> [PROVIDED ENTRIES]:
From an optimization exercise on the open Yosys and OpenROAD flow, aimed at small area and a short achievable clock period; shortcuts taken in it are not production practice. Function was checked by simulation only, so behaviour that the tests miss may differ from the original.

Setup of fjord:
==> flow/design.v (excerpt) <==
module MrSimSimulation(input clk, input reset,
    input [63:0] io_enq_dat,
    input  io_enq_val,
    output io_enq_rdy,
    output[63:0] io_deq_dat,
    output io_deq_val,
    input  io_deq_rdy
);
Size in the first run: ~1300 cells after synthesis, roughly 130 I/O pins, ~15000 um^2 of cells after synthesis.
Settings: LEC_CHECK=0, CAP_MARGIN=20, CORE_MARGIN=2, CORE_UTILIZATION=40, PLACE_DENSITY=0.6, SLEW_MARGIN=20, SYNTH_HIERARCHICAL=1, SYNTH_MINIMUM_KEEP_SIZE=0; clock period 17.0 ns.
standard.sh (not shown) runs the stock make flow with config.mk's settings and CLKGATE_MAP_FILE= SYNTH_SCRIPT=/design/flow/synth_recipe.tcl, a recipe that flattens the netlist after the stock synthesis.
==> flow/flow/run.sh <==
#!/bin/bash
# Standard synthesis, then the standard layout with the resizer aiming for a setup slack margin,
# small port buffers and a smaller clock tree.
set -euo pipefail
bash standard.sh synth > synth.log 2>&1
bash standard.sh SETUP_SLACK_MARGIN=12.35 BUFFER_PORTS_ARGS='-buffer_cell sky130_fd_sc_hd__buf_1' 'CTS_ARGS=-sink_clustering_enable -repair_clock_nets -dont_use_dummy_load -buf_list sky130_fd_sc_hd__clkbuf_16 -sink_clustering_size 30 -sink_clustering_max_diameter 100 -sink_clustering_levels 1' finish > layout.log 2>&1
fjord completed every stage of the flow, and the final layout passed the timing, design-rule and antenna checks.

---

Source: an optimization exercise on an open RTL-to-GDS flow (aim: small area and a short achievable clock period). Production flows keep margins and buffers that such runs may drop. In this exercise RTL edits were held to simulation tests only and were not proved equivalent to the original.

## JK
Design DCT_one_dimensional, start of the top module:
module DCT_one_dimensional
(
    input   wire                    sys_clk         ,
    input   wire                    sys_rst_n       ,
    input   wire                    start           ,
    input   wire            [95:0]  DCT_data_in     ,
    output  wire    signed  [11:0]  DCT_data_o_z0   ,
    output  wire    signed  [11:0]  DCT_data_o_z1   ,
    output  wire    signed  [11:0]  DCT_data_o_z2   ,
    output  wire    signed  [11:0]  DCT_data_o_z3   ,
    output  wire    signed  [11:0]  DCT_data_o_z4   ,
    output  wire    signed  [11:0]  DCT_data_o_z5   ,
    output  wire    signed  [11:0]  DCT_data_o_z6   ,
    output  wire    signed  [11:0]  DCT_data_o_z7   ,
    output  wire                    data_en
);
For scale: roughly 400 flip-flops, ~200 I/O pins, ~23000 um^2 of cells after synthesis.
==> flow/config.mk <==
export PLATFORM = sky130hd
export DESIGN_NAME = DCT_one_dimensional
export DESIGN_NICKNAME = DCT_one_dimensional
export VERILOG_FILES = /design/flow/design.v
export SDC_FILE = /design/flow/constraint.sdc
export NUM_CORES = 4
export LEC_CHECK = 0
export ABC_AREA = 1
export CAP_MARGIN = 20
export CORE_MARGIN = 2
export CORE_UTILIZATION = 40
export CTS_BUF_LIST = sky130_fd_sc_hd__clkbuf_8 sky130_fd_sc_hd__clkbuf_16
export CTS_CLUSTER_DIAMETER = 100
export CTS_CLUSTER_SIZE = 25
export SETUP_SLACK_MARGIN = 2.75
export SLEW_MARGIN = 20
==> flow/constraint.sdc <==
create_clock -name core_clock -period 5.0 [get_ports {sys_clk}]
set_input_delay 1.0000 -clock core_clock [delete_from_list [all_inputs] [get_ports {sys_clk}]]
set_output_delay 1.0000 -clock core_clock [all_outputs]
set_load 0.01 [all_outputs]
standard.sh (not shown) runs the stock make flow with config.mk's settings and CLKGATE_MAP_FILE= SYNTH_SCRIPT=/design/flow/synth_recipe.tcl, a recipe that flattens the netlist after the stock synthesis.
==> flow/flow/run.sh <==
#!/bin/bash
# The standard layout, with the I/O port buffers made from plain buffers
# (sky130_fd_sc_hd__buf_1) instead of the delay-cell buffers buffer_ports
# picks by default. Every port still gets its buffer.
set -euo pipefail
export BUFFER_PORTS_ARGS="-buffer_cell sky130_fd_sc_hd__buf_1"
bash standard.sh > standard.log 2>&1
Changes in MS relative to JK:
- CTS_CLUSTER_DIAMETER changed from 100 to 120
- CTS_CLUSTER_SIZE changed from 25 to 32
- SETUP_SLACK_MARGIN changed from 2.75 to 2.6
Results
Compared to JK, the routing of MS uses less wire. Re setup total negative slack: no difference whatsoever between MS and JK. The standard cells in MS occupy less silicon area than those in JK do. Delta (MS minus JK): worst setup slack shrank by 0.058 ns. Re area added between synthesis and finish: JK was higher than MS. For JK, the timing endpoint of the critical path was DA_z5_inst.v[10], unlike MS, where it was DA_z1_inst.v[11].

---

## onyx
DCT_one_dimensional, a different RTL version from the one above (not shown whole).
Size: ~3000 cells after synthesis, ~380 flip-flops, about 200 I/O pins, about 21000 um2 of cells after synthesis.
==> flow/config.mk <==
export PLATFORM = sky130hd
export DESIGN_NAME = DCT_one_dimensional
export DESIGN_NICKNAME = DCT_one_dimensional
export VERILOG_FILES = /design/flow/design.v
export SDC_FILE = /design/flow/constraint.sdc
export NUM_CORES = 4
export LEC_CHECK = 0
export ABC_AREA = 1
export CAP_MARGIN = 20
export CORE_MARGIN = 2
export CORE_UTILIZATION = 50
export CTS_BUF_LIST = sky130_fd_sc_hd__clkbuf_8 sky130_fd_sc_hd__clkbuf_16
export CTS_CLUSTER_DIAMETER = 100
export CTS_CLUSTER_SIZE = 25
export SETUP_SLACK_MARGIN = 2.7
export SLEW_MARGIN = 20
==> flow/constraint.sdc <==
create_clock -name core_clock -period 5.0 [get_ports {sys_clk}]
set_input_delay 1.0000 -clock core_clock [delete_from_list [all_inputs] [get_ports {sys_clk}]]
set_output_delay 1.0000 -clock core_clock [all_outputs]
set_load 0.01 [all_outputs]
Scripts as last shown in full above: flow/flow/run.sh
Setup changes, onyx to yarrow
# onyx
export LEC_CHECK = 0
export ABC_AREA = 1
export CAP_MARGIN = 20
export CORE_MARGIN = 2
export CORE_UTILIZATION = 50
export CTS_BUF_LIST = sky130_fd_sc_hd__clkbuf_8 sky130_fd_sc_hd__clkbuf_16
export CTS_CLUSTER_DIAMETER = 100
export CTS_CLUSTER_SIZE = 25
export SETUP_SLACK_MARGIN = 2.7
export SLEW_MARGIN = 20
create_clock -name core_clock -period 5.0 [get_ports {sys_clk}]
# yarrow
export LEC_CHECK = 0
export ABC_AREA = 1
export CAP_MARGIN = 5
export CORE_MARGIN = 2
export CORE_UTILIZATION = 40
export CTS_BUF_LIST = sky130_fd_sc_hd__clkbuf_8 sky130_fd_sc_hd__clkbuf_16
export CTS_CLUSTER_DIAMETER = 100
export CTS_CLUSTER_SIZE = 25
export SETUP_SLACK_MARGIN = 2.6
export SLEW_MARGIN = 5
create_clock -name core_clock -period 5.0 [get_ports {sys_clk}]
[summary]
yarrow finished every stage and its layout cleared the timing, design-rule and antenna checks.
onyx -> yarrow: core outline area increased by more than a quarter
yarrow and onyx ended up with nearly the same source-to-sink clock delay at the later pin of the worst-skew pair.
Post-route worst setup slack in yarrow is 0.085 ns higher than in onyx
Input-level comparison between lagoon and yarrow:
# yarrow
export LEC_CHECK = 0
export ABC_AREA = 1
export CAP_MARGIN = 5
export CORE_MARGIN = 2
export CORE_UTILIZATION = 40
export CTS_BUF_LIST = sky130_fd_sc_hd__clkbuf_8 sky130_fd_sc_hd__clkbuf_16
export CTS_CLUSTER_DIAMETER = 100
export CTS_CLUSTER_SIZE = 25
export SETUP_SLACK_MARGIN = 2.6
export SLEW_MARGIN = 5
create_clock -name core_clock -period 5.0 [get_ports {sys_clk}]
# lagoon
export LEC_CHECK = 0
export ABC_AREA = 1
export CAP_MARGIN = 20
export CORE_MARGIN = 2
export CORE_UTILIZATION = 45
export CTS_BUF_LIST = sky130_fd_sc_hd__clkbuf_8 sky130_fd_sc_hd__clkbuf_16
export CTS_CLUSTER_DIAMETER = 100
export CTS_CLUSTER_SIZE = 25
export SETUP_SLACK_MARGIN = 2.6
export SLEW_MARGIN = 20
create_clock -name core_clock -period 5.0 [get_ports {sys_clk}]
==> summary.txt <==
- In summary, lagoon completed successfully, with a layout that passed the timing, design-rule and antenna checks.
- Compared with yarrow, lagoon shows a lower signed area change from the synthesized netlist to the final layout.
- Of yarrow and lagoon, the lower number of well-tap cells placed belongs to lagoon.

> [TASK TO CARRY OUT]:
Check each line above for the word "onyx", and copy the lines where it appears.

> [RESPONSE TO THE EXERCISE]:
## onyx
Setup changes, onyx to yarrow
# onyx
onyx -> yarrow: core outline area increased by more than a quarter
yarrow and onyx ended up with nearly the same source-to-sink clock delay at the later pin of the worst-skew pair.
Post-route worst setup slack in yarrow is 0.085 ns higher than in onyx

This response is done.